Visto desde ese prisma, resulta lógico que nadie quiera la guerra. Ni los ucranianos, ni los rusos, ni nadie. Ni siquiera Putin, me digo. Y quiero confiarme a esa esperanza desde la presunción, no exenta de recelos, de que no estamos en presencia de un enajenado al que le ponga palote dejar las urbes reducidas a barbecho, si bien los casos de Kiev, Mariúpol o Járkov parecen demostrar lo contrario. Con todo, sigo concediendo a regañadientes que Putin no es un lunático metido a cafre ni un cafre desahogándose en la piel de un lunático. ¿Entonces? ¿Cómo explicar la exhibición de músculo y vesania con la que ha decidido castigar a sus vecinos? En mi opinión, la razón principal de la conducta del presidente ruso estriba en que, siguiendo el hilo de un relato histórico forjado en la escribanía de un falsario, considera que "los rusos y los ucranianos son un solo pueblo, un todo único", lo que le otorga, según parece que entiende, derecho de enmienda sobre el statu quo actual a fin de volver a la situación de antaño, cuando los habitantes de los territorios que forman la hodierna Ucrania le besaban las puntillas de las enaguas a Catalina la Grande. Pero Putin, sobra decirlo, no puede mover las rayas que dibujan el marco de su país sobre el mapa sin faltar a la verdad histórica, ni retrotraer los fundamentos de la nación rusa hasta el medievo sin caer en lo mismo. Pero eso es justo lo que pretende, lo cual me lleva a la siguiente reflexión: no hay nada más peligroso que un nacionalista acérrimo reclamando fronteras en virtud del cuadro dibujado por un pretérito perfecto que siempre juega a su favor. Llevado de su intransigencia, y poniendo siempre por delante el bien supremo de la patria, considerará lícito dejar a un lado cualquier tipo de escrúpulo moral para confiarse a la tarea de eliminar a todo aquel que se obstine en estorbar su proyecto sacrosanto.

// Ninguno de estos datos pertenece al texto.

==> src/rtl/ypdt_divider.sv <==
module ypdt_divider (
  input  logic               clk,
  input  logic               rst_n,
  input  ypdt_pkg::div_req_t req,
  output ypdt_pkg::div_rsp_t rsp
);
  import ypdt_pkg::*;

  logic              busy_r;
  logic              done_r;
  logic              neg_r;
  logic [CNT_W-1:0]  cnt_r;
  logic [QUO_W-1:0]  quo_r;
  logic [DT_W-1:0]   rem_r;
  logic [DT_W-1:0]   dsor_r;
  logic [DT_W+1:0]   trial;
  logic              fits;
  logic signed [DERIV_W-1:0] quo_ext;

  // Restoring division: the dividend shifts out of the top of quo_r while
  // quotient bits shift in at the bottom, one bit per cycle.
  assign trial   = {1'b0, rem_r, quo_r[QUO_W-1]} - {2'b00, dsor_r};
  assign fits    = ~trial[DT_W+1];
  assign quo_ext = $signed({1'b0, quo_r});

  assign rsp.done     = done_r;
  assign rsp.quotient = neg_r ? -quo_ext : quo_ext;

  always_ff @(posedge clk) begin
    if (!rst_n) begin
      busy_r <= 1'b0;
      done_r <= 1'b0;
      cnt_r  <= '0;
    end else if (req.start) begin
      busy_r <= 1'b1;
      done_r <= 1'b0;
      cnt_r  <= CNT_W'(QUO_W - 1);
      neg_r  <= req.neg;
      quo_r  <= req.dividend;
      dsor_r <= req.divisor;
      rem_r  <= '0;
    end else if (busy_r) begin
      rem_r <= fits ? trial[DT_W-1:0] : {rem_r[DT_W-2:0], quo_r[QUO_W-1]};
      quo_r <= {quo_r[QUO_W-2:0], fits};
      cnt_r <= cnt_r - 1'b1;
      if (cnt_r == '0) begin
        busy_r <= 1'b0;
        done_r <= 1'b1;
      end
    end
  end

endmodule
File: src/hdl/rgbc_color_vote_classifier_top_assert.svh
// Assertion macros used by the classifier top level.
// Every check is sampled on clk_i and held off while rst_ni is low.
`ifndef RGBC_COLOR_VOTE_CLASSIFIER_TOP_ASSERT_SVH
`define RGBC_COLOR_VOTE_CLASSIFIER_TOP_ASSERT_SVH

// Same-cycle implication.
`define RGBC_ASSERT_IMPL(lbl, ante, cons, msg) \
  lbl: assert property (@(posedge clk_i) disable iff (!rst_ni) (ante) |-> (cons)) \
    else $error(msg);

// Next-cycle implication.
`define RGBC_ASSERT_NEXT(lbl, ante, cons, msg) \
  lbl: assert property (@(posedge clk_i) disable iff (!rst_ni) (ante) |=> (cons)) \
    else $error(msg);

`endif

File: src/hdl/rgbc_pkg.sv
package rgbc_pkg;

  // Field widths
  localparam int unsigned SampleW = 16;
  localparam int unsigned CountW  = 4;
  localparam int unsigned CfgIdxW = 3;
  localparam int unsigned CfgDataW = 16;

  // Default depth of the internal queues
  localparam int unsigned QueueDepthDefault = 2;

  // Register reset values
  localparam logic [CountW-1:0]  WindowLengthRst      = 4'd10;
  localparam logic [CountW-1:0]  VoteThresholdRst     = 4'd8;
  localparam logic [SampleW-1:0] RedClearLimitRst     = 16'd75;
  localparam logic [SampleW-1:0] BlackClearLimitRst   = 16'd50;
  localparam logic [SampleW-1:0] BlackChannelLimitRst = 16'd20;

  // Color codes, in priority order
  typedef enum logic [1:0] {
    CODE_GREEN = 2'd0,
    CODE_RED   = 2'd1,
    CODE_BLACK = 2'd2,
    CODE_BLUE  = 2'd3
  } color_e;

  localparam int unsigned NumColors = 4;

  // Configuration register indexes
  typedef enum logic [CfgIdxW-1:0] {
    CFG_WINDOW_LENGTH       = 3'd0,
    CFG_VOTE_THRESHOLD      = 3'd1,
    CFG_RED_CLEAR_LIMIT     = 3'd2,
    CFG_BLACK_CLEAR_LIMIT   = 3'd3,
    CFG_BLACK_CHANNEL_LIMIT = 3'd4
  } cfg_idx_e;

  typedef struct packed {
    logic [CountW-1:0]  window_length;
    logic [CountW-1:0]  vote_threshold;
    logic [SampleW-1:0] red_clear_limit;
    logic [SampleW-1:0] black_clear_limit;
    logic [SampleW-1:0] black_channel_limit;
  } cfg_t;

  // Classified sample between front and back
  typedef struct packed {
    logic   unclass;
    color_e color;
  } item_t;

  // Result transaction
  typedef struct packed {
    color_e color;
    logic   forced;
  } res_t;

  // Queue status seen by the back end
  typedef struct packed {
    logic cls_empty;
    logic res_full;
  } q_stat_t;

  // Back end handshake toward the queues
  typedef struct packed {
    logic cls_pop;
    logic res_push;
  } bk_ctrl_t;

endpackage

File: src/hdl/rgbc_queue.sv
module rgbc_queue #(
  parameter int unsigned Width = 3,
  parameter int unsigned Depth = 2
) (
  input  logic             clk_i,
  input  logic             rst_ni,
  input  logic             push_i,
  input  logic [Width-1:0] wdata_i,
  output logic             full_o,
  input  logic             pop_i,
  output logic [Width-1:0] rdata_o,
  output logic             empty_o
);

  localparam int unsigned PtrW = (Depth > 1) ? $clog2(Depth) : 1;
  localparam int unsigned CntW = $clog2(Depth + 1);

  logic [Width-1:0] mem_q [Depth];
  logic [PtrW-1:0]  wr_ptr_q, wr_ptr_d;
  logic [PtrW-1:0]  rd_ptr_q, rd_ptr_d;
  logic [CntW-1:0]  cnt_q, cnt_d;
  logic             do_push, do_pop;

  assign full_o  = (cnt_q == CntW'(Depth));
  assign empty_o = (cnt_q == '0);
  assign do_push = push_i && !full_o;
  assign do_pop  = pop_i && !empty_o;
  assign rdata_o = mem_q[rd_ptr_q];

  // Pointer wrap and occupancy
  always_comb begin
    wr_ptr_d = wr_ptr_q;
    rd_ptr_d = rd_ptr_q;
    cnt_d    = cnt_q;
    if (do_push) begin
      wr_ptr_d = (wr_ptr_q == PtrW'(Depth - 1)) ? '0 : wr_ptr_q + 1'b1;
    end
    if (do_pop) begin
      rd_ptr_d = (rd_ptr_q == PtrW'(Depth - 1)) ? '0 : rd_ptr_q + 1'b1;
    end
    if (do_push && !do_pop) begin
      cnt_d = cnt_q + 1'b1;
    end else if (do_pop && !do_push) begin
      cnt_d = cnt_q - 1'b1;
    end
  end

  always_ff @(posedge clk_i or negedge rst_ni) begin
    if (!rst_ni) begin
      wr_ptr_q <= '0;
      rd_ptr_q <= '0;
      cnt_q    <= '0;
    end else begin
      wr_ptr_q <= wr_ptr_d;
      rd_ptr_q <= rd_ptr_d;
      cnt_q    <= cnt_d;
    end
  end

  // Storage, no reset needed
  always_ff @(posedge clk_i) begin
    if (do_push) begin
      mem_q[wr_ptr_q] <= wdata_i;
    end
  end

endmodule

File: src/hdl/rgbc_front.sv
module rgbc_front
  import rgbc_pkg::*;
(
  input  logic [SampleW-1:0] red_i,
  input  logic [SampleW-1:0] green_i,
  input  logic [SampleW-1:0] blue_i,
  input  logic [SampleW-1:0] clear_i,
  input  cfg_t               cfg_i,
  output item_t              item_o
);

  logic is_green, is_red, is_black, is_blue;

  // Class tests
  assign is_green = (green_i > blue_i) && (green_i > red_i);
  assign is_red   = (red_i > green_i) && (red_i > blue_i) &&
                    (clear_i < cfg_i.red_clear_limit);
  assign is_black = (clear_i < cfg_i.black_clear_limit) &&
                    (red_i < cfg_i.black_channel_limit) &&
                    (green_i < cfg_i.black_channel_limit) &&
                    (blue_i < cfg_i.black_channel_limit);
  assign is_blue  = (blue_i > red_i) && (blue_i > green_i);

  // Priority pick: green, red, black, blue; a sample that fits none is black, marked unclassified
  always_comb begin
    item_o.unclass = 1'b0;
    if (is_green) begin
      item_o.color = CODE_GREEN;
    end else if (is_red) begin
      item_o.color = CODE_RED;
    end else if (is_black) begin
      item_o.color = CODE_BLACK;
    end else if (is_blue) begin
      item_o.color = CODE_BLUE;
    end else begin
      item_o.color   = CODE_BLACK;
      item_o.unclass = 1'b1;
    end
  end

endmodule

File: src/hdl/rgbc_back.sv
module rgbc_back
  import rgbc_pkg::*;
(
  input  logic     clk_i,
  input  logic     rst_ni,
  input  cfg_t     cfg_i,
  input  q_stat_t  stat_i,
  input  item_t    item_i,
  output bk_ctrl_t ctrl_o,
  output res_t     res_o
);

  logic [CountW-1:0] samples_q, samples_d, samples_inc;
  logic [CountW-1:0] cnt_q   [NumColors];
  logic [CountW-1:0] cnt_d   [NumColors];
  logic [CountW-1:0] cnt_inc [NumColors];
  logic              go, win_end, found;
  color_e            vote;

  assign go          = !stat_i.cls_empty && !stat_i.res_full;
  assign samples_inc = samples_q + 1'b1;
  assign win_end     = !(samples_inc < cfg_i.window_length);

  // Per-class increment
  always_comb begin
    for (int i = 0; i < NumColors; i++) begin
      cnt_inc[i] = cnt_q[i] + CountW'(item_i.color == color_e'(i));
    end
  end

  // Vote over the updated counts, first class in priority order wins
  always_comb begin
    found = 1'b0;
    vote  = CODE_GREEN;
    for (int i = NumColors - 1; i >= 0; i--) begin
      if (cnt_inc[i] >= cfg_i.vote_threshold) begin
        found = 1'b1;
        vote  = color_e'(i);
      end
    end
  end

  // Counter update and result
  always_comb begin
    samples_d = samples_q;
    cnt_d     = cnt_q;
    ctrl_o.cls_pop  = go;
    ctrl_o.res_push = 1'b0;
    res_o.color     = vote;
    res_o.forced    = 1'b0;
    if (go) begin
      if (item_i.unclass) begin
        samples_d = '0;
        for (int i = 0; i < NumColors; i++) cnt_d[i] = '0;
        ctrl_o.res_push = 1'b1;
        res_o.color     = CODE_BLACK;
        res_o.forced    = 1'b1;
      end else if (win_end) begin
        samples_d = '0;
        for (int i = 0; i < NumColors; i++) cnt_d[i] = '0;
        ctrl_o.res_push = found;
      end else begin
        samples_d = samples_inc;
        cnt_d     = cnt_inc;
      end
    end
  end

  always_ff @(posedge clk_i or negedge rst_ni) begin
    if (!rst_ni) begin
      samples_q <= '0;
      for (int i = 0; i < NumColors; i++) cnt_q[i] <= '0;
    end else begin
      samples_q <= samples_d;
      cnt_q     <= cnt_d;
    end
  end

endmodule

File: src/hdl/rgbc_color_vote_classifier_top.sv
// Flow: a sample accepted into the class queue is counted by the back end once the result
//   queue has room; its result (if any) goes into the result queue, where the consumer pops it.
// Throughput: one sample per cycle while the result queue has room, set by the count-and-vote step.
// Reset (rst_ni low, asynchronous): counters and both queues empty, registers at defaults.
module rgbc_color_vote_classifier_top
  import rgbc_pkg::*;
#(
  parameter int unsigned QueueDepth = QueueDepthDefault
) (
  input  logic                clk_i,
  input  logic                rst_ni,
  // Sample side
  input  logic                push,
  output logic                full,
  input  logic [SampleW-1:0]  red_raw_i,
  input  logic [SampleW-1:0]  green_raw_i,
  input  logic [SampleW-1:0]  blue_raw_i,
  input  logic [SampleW-1:0]  clear_raw_i,
  // Result side
  output logic                empty,
  input  logic                pop,
  output logic [1:0]          color_code_o,
  output logic                forced_black_o,
  // Register writes
  input  logic                cfg_we_i,
  input  logic [CfgIdxW-1:0]  cfg_idx_i,
  input  logic [CfgDataW-1:0] cfg_wdata_i
);

`include "rgbc_color_vote_classifier_top_assert.svh"

  cfg_t     cfg_q;
  item_t    fr_item, cls_item;
  res_t     bk_res, out_res;
  q_stat_t  q_stat;
  bk_ctrl_t bk_ctrl;
  logic     cls_full, cls_empty;
  logic     res_full, res_empty;
  logic [$bits(item_t)-1:0] cls_rdata;
  logic [$bits(res_t)-1:0]  res_rdata;

  // Register file
  always_ff @(posedge clk_i or negedge rst_ni) begin
    if (!rst_ni) begin
      cfg_q.window_length       <= WindowLengthRst;
      cfg_q.vote_threshold      <= VoteThresholdRst;
      cfg_q.red_clear_limit     <= RedClearLimitRst;
      cfg_q.black_clear_limit   <= BlackClearLimitRst;
      cfg_q.black_channel_limit <= BlackChannelLimitRst;
    end else if (cfg_we_i) begin
      unique case (cfg_idx_i)
        CFG_WINDOW_LENGTH:       cfg_q.window_length       <= cfg_wdata_i[CountW-1:0];
        CFG_VOTE_THRESHOLD:      cfg_q.vote_threshold      <= cfg_wdata_i[CountW-1:0];
        CFG_RED_CLEAR_LIMIT:     cfg_q.red_clear_limit     <= cfg_wdata_i[SampleW-1:0];
        CFG_BLACK_CLEAR_LIMIT:   cfg_q.black_clear_limit   <= cfg_wdata_i[SampleW-1:0];
        CFG_BLACK_CHANNEL_LIMIT: cfg_q.black_channel_limit <= cfg_wdata_i[SampleW-1:0];
        default: ;
      endcase
    end
  end

  // Front: classify on the way in
  rgbc_front u_front (
    .red_i   (red_raw_i),
    .green_i (green_raw_i),
    .blue_i  (blue_raw_i),
    .clear_i (clear_raw_i),
    .cfg_i   (cfg_q),
    .item_o  (fr_item)
  );

  // Class queue between front and back
  rgbc_queue #(
    .Width ($bits(item_t)),
    .Depth (QueueDepth)
  ) u_cls_queue (
    .clk_i   (clk_i),
    .rst_ni  (rst_ni),
    .push_i  (push),
    .wdata_i (fr_item),
    .full_o  (cls_full),
    .pop_i   (bk_ctrl.cls_pop),
    .rdata_o (cls_rdata),
    .empty_o (cls_empty)
  );

  assign full     = cls_full;
  assign cls_item = item_t'(cls_rdata);

  // Back: window counters and vote
  assign q_stat.cls_empty = cls_empty;
  assign q_stat.res_full  = res_full;

  rgbc_back u_back (
    .clk_i  (clk_i),
    .rst_ni (rst_ni),
    .cfg_i  (cfg_q),
    .stat_i (q_stat),
    .item_i (cls_item),
    .ctrl_o (bk_ctrl),
    .res_o  (bk_res)
  );

  // Result queue toward the consumer
  rgbc_queue #(
    .Width ($bits(res_t)),
    .Depth (QueueDepth)
  ) u_res_queue (
    .clk_i   (clk_i),
    .rst_ni  (rst_ni),
    .push_i  (bk_ctrl.res_push),
    .wdata_i (bk_res),
    .full_o  (res_full),
    .pop_i   (pop),
    .rdata_o (res_rdata),
    .empty_o (res_empty)
  );

  assign out_res        = res_t'(res_rdata);
  assign empty          = res_empty;
  assign color_code_o   = out_res.color;
  assign forced_black_o = out_res.forced;

  // Checks
  `RGBC_ASSERT_IMPL(a_unclass_reports, bk_ctrl.cls_pop && cls_item.unclass, bk_ctrl.res_push, "unclassifiable sample gave no result")
  `RGBC_ASSERT_IMPL(a_result_needs_sample, bk_ctrl.res_push, bk_ctrl.cls_pop && !res_full, "result pushed without a sample")
  `RGBC_ASSERT_NEXT(a_accept_queues, push && !full, !cls_empty, "accepted sample missing from class queue")

endmodule

File: config.mk
export PLATFORM = sky130hd
export DESIGN_NAME = rgbc_color_vote_classifier_top
export DESIGN_NICKNAME = d
export VERILOG_FILES = /design/src/hdl/rgbc_pkg.sv /design/src/hdl/rgbc_queue.sv /design/src/hdl/rgbc_front.sv /design/src/hdl/rgbc_back.sv /design/src/hdl/rgbc_color_vote_classifier_top.sv
export VERILOG_INCLUDE_DIRS = /design/src /design/src/hdl
export SDC_FILE = /design/constraint.sdc
export NUM_CORES = 1
export LEC_CHECK = 0
export BUFFER_PORTS_ARGS = -buffer_cell sky130_fd_sc_hd__buf_2
export CAP_MARGIN = 20
export CORE_MARGIN = 10
export CORE_UTILIZATION = 49
export CTS_CLUSTER_SIZE = 10
export DETAILED_ROUTE_END_ITERATION = 10
export PLACE_DENSITY = 0.69
export SYNTH_ARGS = -nofsm -noshare
export SYNTH_HDL_FRONTEND = slang
export SYNTH_SLANG_ARGS = --single-unit
File: constraint.sdc
create_clock -name clk_i -period 5.4 [get_ports clk_i]
set_input_delay 1.08 -clock clk_i [delete_from_list [all_inputs] [get_ports clk_i]]
set_output_delay 1.08 -clock clk_i [all_outputs]
set_load 0.02 [all_outputs]
**Word-level counts from Yosys, hierarchy flattened**

Memory sizes are Yosys's and may differ from the RTL's.
Cells that the tools add are included.

- Memories: 2
- Register bits after elaboration: 84
- RAM bits: 12
- Input port bits: 88
- Word-level logic and storage cells: 128

- Add/subtract/negate cells: 13
- Reduce and logical (&&, ||, !) cells: 35
- Order comparisons: 16
- Muxes and demuxes: 37
- Equality and inequality tests: 9

Memories:

| name | words | bits a word | read ports | clocked after memory_dff | write ports | RTL line | RTL |
|---|---|---|---|---|---|---|---|
| u_cls_queue.mem_q | 2 | 3 | 1 | 0 | 1 | rgbc_queue.sv:18 | `logic [Width-1:0] mem_q [Depth];` |
| u_res_queue.mem_q | 2 | 3 | 1 | 0 | 1 | rgbc_queue.sv:18 |  |

Operators by type and width:

| operator | count |
|---|---|
| $gt A16 B16 Y1 | 6 |
| $lt A16 B16 Y1 | 5 |
| $mux W16 | 2 |
| $mux W2 | 11 |
| $mux W1 | 20 |
| $add A4 B1 Y4 | 4 |
| $ge A4 B4 Y1 | 4 |
| $logic_and A1 B1 Y1 | 16 |
| $reduce_and A2 Y1 | 5 |
| $eq A2 B2 Y1 const B | 4 |
| $logic_not A1 Y1 | 8 |
| $mux W4 | 2 |
| $eq A3 B2 Y1 const B | 2 |
| $logic_not A2 Y1 | 3 |
| $mux W3 | 2 |
| $add A1 B1 Y1 const B | 4 |
| $add A2 B1 Y2 const B | 2 |
| $add A4 B1 Y4 const B | 1 |
| $lt A4 B4 Y1 | 1 |
| $reduce_bool A2 Y1 | 2 |
| $sub A2 B1 Y2 const B | 2 |
| $eq A3 B1 Y1 const B | 1 |
| $eq A3 B3 Y1 const B | 1 |
| $logic_not A3 Y1 | 1 |
| $eq A2 B1 Y1 const B | 1 |

**Depth between registers and ports, before layout**

Gate-level depths: netlist (run 1).
An unclocked memory read counts as a cell.

- Word-level depth: 16
- Gate-level depth with buffers: 17
- Depth with buffers taken out: 16

**Hierarchy**

Synthesis (run 1) repeated with hierarchy kept, for this count alone.

- Cell total of the unflattened synthesis: 743
- Area total of the unflattened synthesis: 7546.0 sq um

By module, submodules not included:

| module | times used | sequential area each (sq um) | cells an instance | area an instance (sq um) |
|---|---|---|---|---|
| rgbc_front | 1 | 0.0 | 388 | 2964.1 |
| rgbc_color_vote_classifier_top | 1 | 1416.4 | 122 | 2189.6 |
| rgbc_back | 1 | 500.5 | 177 | 1571.5 |
| rgbc_queue | 2 | 280.3 | 28 | 410.4 |

**Worst setup path after synthesis (run 1)**

OpenSTA, ideal clock, no wires.

- Path kind: input to register
- From: in red_raw_i[15]
- To: mem u_cls_queue.mem_q[0][0], data pin
- Stages on the path: 8
- Slack: 2.225 ns
- Data arrival time: 2.916 ns
- Required time: 5.141 ns
- Cells stage by stage: ha_1 a222oi_1 nand2_1 nor3_2 o41ai_1 a2111oi_2 or4b_1 a41o_1

RTL lines:

| element | RTL line | RTL |
|---|---|---|
| start, declared | rgbc_color_vote_classifier_top.sv:15 | `input logic [SampleW-1:0] red_raw_i,` |
| end, declared | rgbc_queue.sv:18 |  |

**Worst setup path in the final report (run 1)**

- From: reg u_cls_queue.rd_ptr_q
- To: reg u_res_queue.cnt_q[1]

- Cells in the longest elaborated chain, start to end: 15
- Elaborated cells on any way between the ends: 26

RTL lines:

| element | RTL line | RTL |
|---|---|---|
| start, declared | rgbc_queue.sv:20 | `logic [PtrW-1:0] rd_ptr_q, rd_ptr_d;` |
| start signal, assigned | rgbc_queue.sv:55 | `rd_ptr_q <= rd_ptr_d;` |
| $mem_v2 Z2 W3 (*) | -- |  |
| $eq A2 B2 Y1 | rgbc_back.sv:27 | `cnt_inc[i] = cnt_q[i] + CountW'(item_i.color == color_e'(i));` |
| $add A4 B1 Y4 | rgbc_back.sv:27 |  |
| $ge A4 B4 Y1 | rgbc_back.sv:36 | `if (cnt_inc[i] >= cfg_i.vote_threshold) begin` |
| $mux W1 (4 in series) | rgbc_back.sv:36 |  |
| $mux W1 | rgbc_back.sv:58 | `end else if (win_end) begin` |
| $mux W1 (*) | rgbc_back.sv:52 | `if (item_i.unclass) begin` |
| $mux W1 (*) | rgbc_back.sv:51 | `if (go) begin` |
| $logic_and A1 B1 Y1 (*) | rgbc_queue.sv:26 | `assign do_push = push_i && !full_o;` |
| net u_res_queue.do_push | rgbc_queue.sv:22 | `logic do_push, do_pop;` |
| $logic_not A1 Y1 | rgbc_queue.sv:43 | `end else if (do_pop && !do_push) begin` |
| $logic_and A1 B1 Y1 | rgbc_queue.sv:43 |  |
| $reduce_bool A2 Y1 (no source line) | -- |  |
| end signal, assigned | rgbc_queue.sv:56 | `cnt_q <= cnt_d;` |
| end, declared | rgbc_queue.sv:21 | `logic [CntW-1:0] cnt_q, cnt_d;` |

Mark *: on every way through the listed nets, which the timed path passes. The rest lies on a longest branch.
A chain may end at the register's enable or synchronous reset.

==> metrics, run 1 <==
EDFF count, synth 12; largest net degree at the start of global routing 63; cts repair resizes 0; I/O Buffers ~90; Worst Setup End Kind flop; final non-filler cell area 8180 µm²; Final Setup Violations 0; HP Class flop to flop; Slew @ Worst Pin around 0.9 ns; worst endpoint data arrival time 3.68 ns; Worst-Skew Late Latency approximately 0.34 ns; async set-reset flop share out of synthesis 87.5%; Total Routed Length 17200 µm; hold_buf cts 0; GP Congestion 0.907; post-synthesis sequential area ratio 34.4%; TritonRoute pass-1 iters 4; overall power 2.85 mW; DR vias/cell 5.43; clk root buf clkbuf_16; io pins 93; CTS Sinks 96; hold_ws 0.500 ns; period utilization 63.1%; initial antenna violation count 0; yosys warns 0; dominant synthesized flop cell dfrtp_1; Vias approximately 5700; skew final 0.0106 ns; Synth Net Count roughly 1000; crit start category flop; Pwr per Cell Area around 350 nW/µm²; top post-synthesis cells by area ha_1 27%, dfrtp_1 25%, inv_1 5.9%; NumNets Final around 1100; GRT overflow 0; Die Wd ~140 µm; Post-CTS Repair Setup Buffers 0; Avg Cell Area, Syn roughly 9.4 µm²; worst path required time about 5.7 ns; GR Util All Layers 17.6%; RSZ-0062 raised after global routing false; DRC Markers 0; post-synth top area share 26.5%; mapped cell area 7210 µm²; Num CTS Buffers 9; Placement Cell Area 7890 µm²; Initial Utilization 49.8%; count of different cell masters after synthesis 48; CTS tree built; Slew Limit Fails 0; final hold viol count 0; DIE HEIGHT 141 µm; vias in the first global route approximately 6000; Synth Register Bits 96; layout cell share with drive strength beyond 1 between 15 and 20%; row count 44; Max VDD drop 197 µV; DP Cell Count between 1000 and 1500; Fmax 293 MHz; buffer depth of the longest clock path 2; # diodes 0; CP Max Fanout 7; CTS HTree Levels 3; Synth-to-Final Area Change 13.4%; 1st-iter DRT viols 227; outcome completed; remaining antenna violation count 0; Post-Synthesis Cells 770; Final min period 3.41 ns; Avg WL per Cell 16.4 µm; Reg clk slew, reported paths 0.07 ns; DIE AREA 20000 µm²; WS Path Type flop to flop; DPL Wire Length 14100 µm; Slew headroom between 30% and 40%; TNS Setup 0 ns; max capacitance violation total 0; placeable core area 14500 µm²; Lkg Pwr roughly 4.2 nW; global-route wire length before repair about 29000 µm; Post-Layout Cell Count 1053; cell taking the most area after synthesis ha_1
==> placed cells by master (no fill, tap or decap), drive strengths merged, types with 10 or more instances in the layout <==
cell type / n
dfstp: 12
nand2b: 10
nor2: 30
edfxtp: 12
nand2: 77
dfrtp: 72
a22o: 19
mux2: 23
a21oi: 55
nand3: 20
inv: 115
buf: 96
clkbuf: 11
ha: 153
xnor2: 12
nand4: 15
o21ai: 58
==> synth_stat cells (2+ instances only) <==
cell,n
nand2b_1,10
nor4_1,4
a221o_1,3
nand4_1,15
o211ai_1,2
a21o_1,7
xor2_1,8
a22o_1,19
a21oi_1,55
nand2_1,77
o22ai_1,5
and3b_1,2
a211oi_1,8
clkbuf_1,13
nor3b_1,2
nor2b_1,3
nor2_1,30
o21ai_0,58
mux2_2,23
o32ai_1,3
xnor2_1,12
dfstp_2,12
inv_1,114
nor3_1,6
edfxtp_1,12
and3_1,2
nand3_1,20
ha_1,153
a2111oi_0,2
dfrtp_1,72
==> sequential cells by signal, indices dropped and copies added (netlist names) <==
register              count
u_back.cnt_q             16
u_cls_queue.rd_ptr_q      1
u_back.samples_q          4
u_res_queue.rd_ptr_q      1
u_res_queue.mem_q         6
cfg_q                    56
u_cls_queue.wr_ptr_q      1
u_cls_queue.cnt_q         2
u_cls_queue.mem_q         6
u_res_queue.wr_ptr_q      1
u_res_queue.cnt_q         2
==> layer usage <==
metal	vias to the layer above	routed length [µm]	part of all wire [%]	track usage, %
met1	2658	7630	44	21.0
met5	-	0	0	0
met2	127	8440	49	30.8
li1	2909	-	-	-
met4	0	364	2.1	4.84
met3	28	803	4.7	4.41
==> cell families (layout without fill, tap and decap cells) <==
kind of cell	Yosys count	after routing	synth area share, %
adders and majority gates	153	153	26.5
and+or+nand+nor	175	175	11.2
xor gates and xnor gates	20	20	2.43
muxes	24	24	3.73
DFF	96	96	34.4
buffers and inverters	127	226	6.61
AOI/OAI and AO/OA	175	175	15.1
==> power breakdown <==
group,internal (mW),switching [mW]
combinational,0.511,0.692
sequential,0.951,0.102
clock,0.325,0.269
total,1.79,1.06
==> cell type report <==
type,instances,area (µm²)
fill,1316,6300
multi-input combinational,547,4270
sequential,96,2480
timing repair buffer,96,500
inverter,114,428
clock buffer,11,243
tap,184,230
clock inverter,5,32.5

Putin pertenece a esa ralea de gente y supone un inmenso peligro porque le suma a una ideología, ya de por sí perniciosa, la posesión de un arsenal nuclear con el que podría, puesto a las bravas, desencadenar un holocausto de proporciones bíblicas que convertiría la tierra en una yincana para las cucarachas. La historia del siglo XX nos advierte contra tipos de su misma catadura; todos ellos dejaron una estela de destrucción y muerte a su paso. De momento, él, por cumplir el expediente que lo acredite en el gremio, ha desatado todas las furias sobre Ucrania a fin de rendirla a la fuerza y dejarla a su merced. Luego, una vez logrado su objetivo, ¿quién sabe? Todo indica que tiene hambre de más y que, si le damos cancha, podría volver a las andadas en otra parte. Por eso resulta necesario encontrar el modo de detenerlo sin pasar a mayores y sin dejar a Ucrania abandonada a su suerte. Difícil ejercicio de ponderación que nos obliga tanto a probar sus límites políticos y morales como a valorar la firmeza de nuestra unidad y nuestros principios. La cosa pinta fea; de aquí a dos días, si fallamos en el cálculo de los riesgos, podríamos vernos inmersos en una guerra total. Como suena. Y, mientras tanto, Putin, a su bola, sigue enviando nuevos peticionarios de asilo a las puertas mismas del más allá sin respetar civiles ni distinguir entre mayores y niños.